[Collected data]
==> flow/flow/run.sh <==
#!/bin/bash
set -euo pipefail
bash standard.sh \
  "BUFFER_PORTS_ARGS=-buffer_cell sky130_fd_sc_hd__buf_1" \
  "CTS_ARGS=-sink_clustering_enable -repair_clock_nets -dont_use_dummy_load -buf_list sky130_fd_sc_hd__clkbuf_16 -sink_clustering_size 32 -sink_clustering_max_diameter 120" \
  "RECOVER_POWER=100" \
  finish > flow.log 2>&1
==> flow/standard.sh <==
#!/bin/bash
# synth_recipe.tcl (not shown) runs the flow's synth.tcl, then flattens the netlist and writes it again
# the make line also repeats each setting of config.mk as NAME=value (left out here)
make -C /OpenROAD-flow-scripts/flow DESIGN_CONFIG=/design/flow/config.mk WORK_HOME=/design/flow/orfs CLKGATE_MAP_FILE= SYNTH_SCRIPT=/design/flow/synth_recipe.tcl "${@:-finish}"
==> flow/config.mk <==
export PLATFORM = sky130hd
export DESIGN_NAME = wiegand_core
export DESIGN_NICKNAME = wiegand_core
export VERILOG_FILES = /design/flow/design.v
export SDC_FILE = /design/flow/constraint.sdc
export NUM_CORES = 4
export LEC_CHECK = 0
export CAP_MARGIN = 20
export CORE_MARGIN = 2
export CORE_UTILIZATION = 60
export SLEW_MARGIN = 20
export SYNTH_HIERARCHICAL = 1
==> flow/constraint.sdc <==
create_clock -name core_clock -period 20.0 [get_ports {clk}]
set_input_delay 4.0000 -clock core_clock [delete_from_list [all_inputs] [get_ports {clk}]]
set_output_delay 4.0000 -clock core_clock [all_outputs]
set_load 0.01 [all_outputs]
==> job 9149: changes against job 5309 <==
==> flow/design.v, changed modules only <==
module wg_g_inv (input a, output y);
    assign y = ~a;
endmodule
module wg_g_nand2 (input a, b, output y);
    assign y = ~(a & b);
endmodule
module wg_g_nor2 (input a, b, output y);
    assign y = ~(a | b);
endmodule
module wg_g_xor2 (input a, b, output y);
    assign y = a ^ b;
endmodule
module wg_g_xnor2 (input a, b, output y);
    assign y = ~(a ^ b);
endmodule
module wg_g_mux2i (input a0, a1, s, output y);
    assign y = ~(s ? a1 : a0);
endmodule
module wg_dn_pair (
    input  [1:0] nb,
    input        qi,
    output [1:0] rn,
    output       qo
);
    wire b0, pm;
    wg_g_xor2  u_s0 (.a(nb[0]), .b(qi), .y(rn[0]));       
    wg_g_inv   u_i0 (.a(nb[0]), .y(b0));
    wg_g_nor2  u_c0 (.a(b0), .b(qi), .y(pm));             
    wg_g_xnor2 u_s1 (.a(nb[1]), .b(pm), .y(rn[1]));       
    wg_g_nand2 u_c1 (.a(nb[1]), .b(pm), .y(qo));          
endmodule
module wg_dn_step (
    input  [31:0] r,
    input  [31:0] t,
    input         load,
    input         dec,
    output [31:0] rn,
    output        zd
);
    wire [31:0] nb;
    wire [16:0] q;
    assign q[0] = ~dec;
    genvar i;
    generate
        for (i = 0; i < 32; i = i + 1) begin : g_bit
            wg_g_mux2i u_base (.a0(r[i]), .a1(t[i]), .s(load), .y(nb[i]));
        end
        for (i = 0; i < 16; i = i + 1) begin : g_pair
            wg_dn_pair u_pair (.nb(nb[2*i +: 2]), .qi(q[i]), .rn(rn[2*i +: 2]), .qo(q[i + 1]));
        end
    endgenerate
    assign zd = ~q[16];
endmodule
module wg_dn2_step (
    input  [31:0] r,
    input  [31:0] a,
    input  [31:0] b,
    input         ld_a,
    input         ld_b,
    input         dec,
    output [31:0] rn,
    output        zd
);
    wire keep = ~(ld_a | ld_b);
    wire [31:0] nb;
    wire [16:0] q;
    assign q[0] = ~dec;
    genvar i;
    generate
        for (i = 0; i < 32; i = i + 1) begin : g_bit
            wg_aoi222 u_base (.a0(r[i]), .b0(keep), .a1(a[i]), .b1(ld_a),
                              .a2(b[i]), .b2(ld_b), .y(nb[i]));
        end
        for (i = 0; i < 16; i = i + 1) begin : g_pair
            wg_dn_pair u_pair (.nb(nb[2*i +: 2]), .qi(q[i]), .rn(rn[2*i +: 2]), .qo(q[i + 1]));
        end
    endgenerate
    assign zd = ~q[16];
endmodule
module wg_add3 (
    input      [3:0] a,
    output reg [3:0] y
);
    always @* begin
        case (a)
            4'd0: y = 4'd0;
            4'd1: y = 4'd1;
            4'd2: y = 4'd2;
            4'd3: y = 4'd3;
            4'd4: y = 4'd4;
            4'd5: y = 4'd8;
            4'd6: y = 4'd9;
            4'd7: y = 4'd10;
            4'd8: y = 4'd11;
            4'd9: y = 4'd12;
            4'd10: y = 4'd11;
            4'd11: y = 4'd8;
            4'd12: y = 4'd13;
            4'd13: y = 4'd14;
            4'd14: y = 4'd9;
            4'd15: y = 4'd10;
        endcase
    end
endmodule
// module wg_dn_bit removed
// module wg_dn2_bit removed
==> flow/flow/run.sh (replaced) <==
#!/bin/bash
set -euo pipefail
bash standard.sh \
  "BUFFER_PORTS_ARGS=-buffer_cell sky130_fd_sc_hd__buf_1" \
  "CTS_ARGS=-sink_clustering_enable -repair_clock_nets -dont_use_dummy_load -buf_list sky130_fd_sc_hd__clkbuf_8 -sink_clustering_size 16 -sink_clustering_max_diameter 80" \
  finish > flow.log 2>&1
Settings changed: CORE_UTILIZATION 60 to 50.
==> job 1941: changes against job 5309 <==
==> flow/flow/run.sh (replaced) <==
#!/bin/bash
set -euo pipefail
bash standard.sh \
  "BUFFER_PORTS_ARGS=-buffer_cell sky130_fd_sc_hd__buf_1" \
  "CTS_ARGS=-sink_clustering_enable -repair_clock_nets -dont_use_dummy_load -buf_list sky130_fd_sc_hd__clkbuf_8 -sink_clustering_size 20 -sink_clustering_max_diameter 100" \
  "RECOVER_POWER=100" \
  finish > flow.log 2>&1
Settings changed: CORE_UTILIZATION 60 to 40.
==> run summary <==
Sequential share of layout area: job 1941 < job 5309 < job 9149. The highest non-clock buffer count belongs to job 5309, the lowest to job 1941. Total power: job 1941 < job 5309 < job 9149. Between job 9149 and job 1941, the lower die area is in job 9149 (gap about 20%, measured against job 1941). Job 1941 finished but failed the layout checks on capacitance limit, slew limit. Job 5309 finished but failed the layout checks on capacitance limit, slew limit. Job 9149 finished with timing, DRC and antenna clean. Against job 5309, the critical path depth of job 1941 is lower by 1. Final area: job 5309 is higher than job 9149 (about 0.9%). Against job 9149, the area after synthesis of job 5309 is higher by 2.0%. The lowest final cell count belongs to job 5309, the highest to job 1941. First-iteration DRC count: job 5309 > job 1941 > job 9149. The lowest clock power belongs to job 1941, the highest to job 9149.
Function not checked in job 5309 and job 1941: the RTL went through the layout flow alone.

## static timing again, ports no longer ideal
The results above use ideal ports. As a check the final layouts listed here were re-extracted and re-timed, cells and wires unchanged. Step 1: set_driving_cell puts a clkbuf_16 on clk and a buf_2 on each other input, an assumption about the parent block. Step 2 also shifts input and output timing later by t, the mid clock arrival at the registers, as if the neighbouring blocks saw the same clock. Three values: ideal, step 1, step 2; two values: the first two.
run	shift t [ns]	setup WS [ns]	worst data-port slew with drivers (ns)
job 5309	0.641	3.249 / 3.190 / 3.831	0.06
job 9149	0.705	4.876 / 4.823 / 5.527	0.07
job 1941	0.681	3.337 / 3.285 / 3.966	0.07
From an optimization exercise on the open Yosys and OpenROAD flow, aimed at small area, a short achievable clock period and few clock cycles; shortcuts taken in it are not production practice.
Where RTL was checked, it was by simulation tests only, not by an equivalence proof against the original.
Power is estimated from default activity; no workload was simulated.

## branch amber
## milight_periph
module milight_periph (
    input  wire        clk,
    input  wire        rst,
    input  wire        in_valid,
    output wire        in_ready,
    input  wire [1:0]  in_kind,
    input  wire [15:0] in_word,
    output reg         out_valid,
    output reg  [7:0]  out_data,
    output wire [1:0]  attn
);
==> flow/config.mk <==
export PLATFORM = sky130hd
export DESIGN_NAME = milight_periph
export DESIGN_NICKNAME = milight_periph
export VERILOG_FILES = /design/flow/design.v
export SDC_FILE = /design/flow/constraint.sdc
export NUM_CORES = 4
export LEC_CHECK = 0
export CAP_MARGIN = 20
export CORE_MARGIN = 2
export CORE_UTILIZATION = 40
export SETUP_SLACK_MARGIN = 3.9
export SLEW_MARGIN = 20
==> flow/constraint.sdc <==
create_clock -name core_clock -period 6.0 [get_ports {clk}]
set_input_delay 1.2000 -clock core_clock [delete_from_list [all_inputs] [get_ports {clk}]]
set_output_delay 1.2000 -clock core_clock [all_outputs]
set_load 0.01 [all_outputs]
standard.sh (not shown) runs the stock make flow with config.mk's settings and CLKGATE_MAP_FILE= SYNTH_SCRIPT=/design/flow/synth_recipe.tcl, a recipe that flattens the netlist after the stock synthesis.
==> flow/flow/run.sh <==
#!/bin/bash
# The standard layout (standard.sh) with three changes:
# - synthesis maps no half/full adder cells (ADDER_MAP_FILE empty), so ABC
#   maps all logic; the registers are those of the standard synthesis;
# - the port buffers are buf_2 cells;
# - the clock tree is built from a clkbuf_16 root and clkbuf_4 cluster
#   buffers, without dummy loads.
export BUFFER_PORTS_ARGS="-buffer_cell sky130_fd_sc_hd__buf_2"
export CTS_ARGS="-sink_clustering_enable -repair_clock_nets -buf_list sky130_fd_sc_hd__clkbuf_4 -root_buf sky130_fd_sc_hd__clkbuf_16 -dont_use_dummy_load -sink_clustering_size 30"
bash standard.sh ADDER_MAP_FILE= finish > standard.log 2>&1
branch amber has completed all stages; timing, DRC and antenna checks passed.
This is an optimization exercise on Yosys and OpenROAD, whose aim is small area, a short achievable clock period and few clock cycles, not a production implementation. Function not checked in this run: the RTL went through the layout flow alone. No activity file was given, so power comes from the tool's default toggle rates.

===== flow/config.mk =====
export PLATFORM = sky130hd
export DESIGN_NAME = fcodec
export DESIGN_NICKNAME = fcodec
export VERILOG_FILES = /design/flow/design.v
export SDC_FILE = /design/flow/constraint.sdc
export NUM_CORES = 4
export LEC_CHECK = 0
export CAP_MARGIN = 20
export CORE_MARGIN = 2
export CORE_UTILIZATION = 40
export PLACE_DENSITY = 0.6
export SLEW_MARGIN = 20

===== flow/constraint.sdc =====
create_clock -name core_clock -period 8.0 [get_ports {clk}]
set_input_delay 1.6000 -clock core_clock [delete_from_list [all_inputs] [get_ports {clk}]]
set_output_delay 1.6000 -clock core_clock [all_outputs]
set_load 0.01 [all_outputs]
Source: an optimization exercise on an open RTL-to-GDS flow (aim: small area). Production flows keep margins and buffers that such runs may drop.
Only simulation tests tie the RTL to the original design; equivalence was not proved.
No activity file was given, so power comes from the tool's default toggle rates.

== old ==
==> flow/design.v (excerpt) <==
module ck16v (
    input  wire              clk,
    input  wire              rst,
    input  wire              tick,
    input  wire [31:0]       enc_pos,
    input  wire              dec_req,
    input  wire              frame_present,
    input  wire [95:0]       fb,
    output wire              dec_ack,
    output wire              result_valid,
    output wire [7:0]        result_code,
    input  wire              cal_req,
    output wire              cal_ack,
    output wire              speed_set_stb,
    output wire [7:0]        speed_set_id,
    output wire [7:0]        speed_set_pct,
    output wire [7:0]        speed_set_dir,
    output wire              angle_set_stb,
    output wire [15:0]       angle_set_angle,
    output wire [7:0]        angle_set_dir,
    output wire              horn_stb,
    output wire [16:0]       horn_ms,
    output wire              light_stb,
    output wire [1:0]        light_ch,
    output wire              light_on,
    input  wire [31:0]       enc_payload,
    input  wire [7:0]        enc_id,
    output wire [95:0]       enc_frame,
    output wire [15:0]       enc_ck,
    output wire              busy,
    output wire              calibrated,
    output wire [1:0]        ctl_state,
    output wire [2:0]        ctl_status,
    output wire [6:0]        act_duty,
    output wire              act_dir
);
Size: roughly 1200 cells after synthesis, roughly 380 I/O pins, ~0.015 mm^2 of cells after synthesis.
clock: 70.0 ns
lec_check: 0
cap_margin: 20
core_margin: 2
core_utilization: 40
cts_buf_list: sky130_fd_sc_hd__clkbuf_8
slew_margin: 20
synth_hierarchical: 1
synth_minimum_keep_size: 0
standard.sh (not shown) runs the stock make flow with config.mk's settings and CLKGATE_MAP_FILE= SYNTH_SCRIPT=/design/flow/synth_recipe.tcl, a recipe that flattens the netlist after the stock synthesis.
==> flow/flow/run.sh <==
#!/bin/bash
set -euo pipefail
bash standard.sh "BUFFER_PORTS_ARGS=-buffer_cell sky130_fd_sc_hd__buf_1" finish > standard_flow.log 2>&1
Modified inputs, new compared to old
--- a/flow/design.v
+++ b/flow/design.v
@@ -209,22 +209,19 @@
     assign light_on        = ~p1[0];
     wire [31:0] e  = enc_pos;
     wire [32:0] es = {e[31], e};
     wire [32:0] d0;
     wire        d0_co;
     ck16v_add #(33, 33, 1) u_d0s (.a(es), .b({x3n[31], x3n}), .ci(~(state[1] & kc)), .s(d0), .co(d0_co));
     wire near2 = (&d0[32:1]) | ~(|d0[32:1]) | (d0 == 33'd2);
-    wire cnt_full = &cnt;
-    wire match  = cnt[6] & near2;
-    wire limit  = match & cnt_full;
     wire [32:0] rng;
     wire        rng_co;
-    ck16v_add #(33, 33, 1) u_rng (.a(es), .b(x2n), .ci(dir), .s(rng), .co(rng_co));
-    wire        glim = state[0] & limit;
-    wire [32:0] rngn = ~rng & {33{glim}};
+    ck16v_add #(33, 33, 1) u_rng (.a(es), .b(x2n), .ci(state[0]), .s(rng), .co(rng_co));
+    wire        cal = idle & cal_req;
+    wire [32:0] rngn = ~rng | {33{cal}};
     wire [31:0] uh;
     wire        uh_co;
     ck16v_add #(32, 32, 1) u_sum (.a(e), .b(rngn[32:1]), .ci(rngn[0]), .s(uh), .co(uh_co));
     wire [36:0] n9;
     wire        n9_co;
     ck16v_add #(32, 32, 0) u_n9 (.a({{2{d0[32]}}, d0[32:3]}), .b(d0[31:0]), .ci(1'b0),
                                  .s(n9[34:3]), .co(n9_co));
@@ -296,16 +293,19 @@
     wire [10:0] wl = w[10:0];
     wire lo_in   = gdir ? (wl >= 11'd1313) : (wl >= 11'd1508);    
     wire hi_in   = gdir ? (wl <= 11'd524)  : (wl <= 11'd719);
     wire below   = w_neg & ~(w_hi1 & lo_in);
     wire above   = ~w_neg & ~(w_hi0 & hi_in);
     wire in_tol  = ~below & ~above;
     wire fault   = ~x2n[32];
+    wire cnt_full = &cnt;
     wire [6:0] cnt_inc = cnt + 7'd1;
+    wire match  = cnt[6] & near2;
     wire sweep  = duty;                  
+    wire limit  = match & cnt_full;
     always @(posedge clk) begin
         if (rst) begin
             state  <= 2'd0;
             status <= 3'd0;
             duty   <= 1'b0;
             dir    <= 1'b0;
         end else if (idle) begin
@@ -336,24 +336,24 @@
                         cnt  <= 7'd0;
                     end else begin
                         cnt <= cnt_inc;
                     end
                 end else if (limit) begin
                     duty <= 1'b0;
                     x2n  <= rngn;
-                    x3n  <= ~uh;
                     if (!dir) begin
                         cnt <= 7'd28;
                     end else begin
+                        x3n    <= ~uh;
                         kc     <= ~rngn[0] & uh[31];
                         state  <= 2'd2;
                         status <= 3'd1;
                     end
                 end else begin
-                    x3n <= ~uh;
+                    x3n <= ~e;
                     cnt <= match ? cnt_inc : 7'd118;
                 end
             end else begin
                 if (!duty && !cnt[6]) begin
                     if (fault || in_tol) begin
                         state  <= 2'd2;
                         status <= fault ? 3'd4 : 3'd2;
--- outcome ---
Diff old -> new: die extent in y went up 1.9 um; area fraction in and, or, nand and nor cells after synthesis went down 0.34 points; met1 usage went up 1.6 points; area added between synthesis and finish held; share of total power in combinational logic went up 2.2 points. Run comparison: old worst setup path category primary input to flip-flop; new worst setup path category primary input to primary output. Both conditions hold for new: the flow ran to the end and the final layout passed the timing, DRC and antenna checks. Per the final summary, old finished and its layout is clean on timing, DRC and antenna. In the reports for new and old, the smaller total iterations of the first detailed-routing run belongs to new. Between new and old, it is new whose clock network power share is lower, by 1.6 points. new vs. old: share of the clock period used by the worst path after layout went down 8.1 points; final hold slack now sits lower; worst setup slack went up by 5660 ps; net switching power figure grew by about 11%. Re final critical path time including I/O delays and setup: old was higher than new.

## afterwards: timing with drivers on the ports
The results above use ideal ports. As a check the final layouts listed here were re-extracted and re-timed, cells and wires unchanged. Step 1, drivers: a clkbuf_16 drives clk and a buf_2 each remaining input, both assumed. Step 2 adds t to the input delays and takes it off the output delays; t is the mean of the earliest and latest rising clock arrival at the registers after step 1. Input paths then give back, and output paths get back, about the clock's delay inside the block. Three values: ideal ports, drivers, drivers and shift; two values: the first two.
| run | t, ns | slack for setup (ns) | hold WS [ns] | worst setup path after step 2 |
|---|---|---|---|---|
| old | 0.424 | 28.304 / 28.304 / 27.880 | 0.516 / 0.516 / 0.516 | input to register |
| new | 0.422 | 33.967 / 33.939 / 33.939 | 0.465 / 0.465 / 0.465 | input to output |
After both steps every run listed still meets setup and hold. For old, which loses most, drivers alone change the setup slack by 0.000 ns; drivers and shift together by -0.424 ns.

■ WHAT IS EXPECTED
If a line of the records includes the string "removed", copy it out.

■ TASK RESPONSE
// module wg_dn_bit removed
// module wg_dn2_bit removed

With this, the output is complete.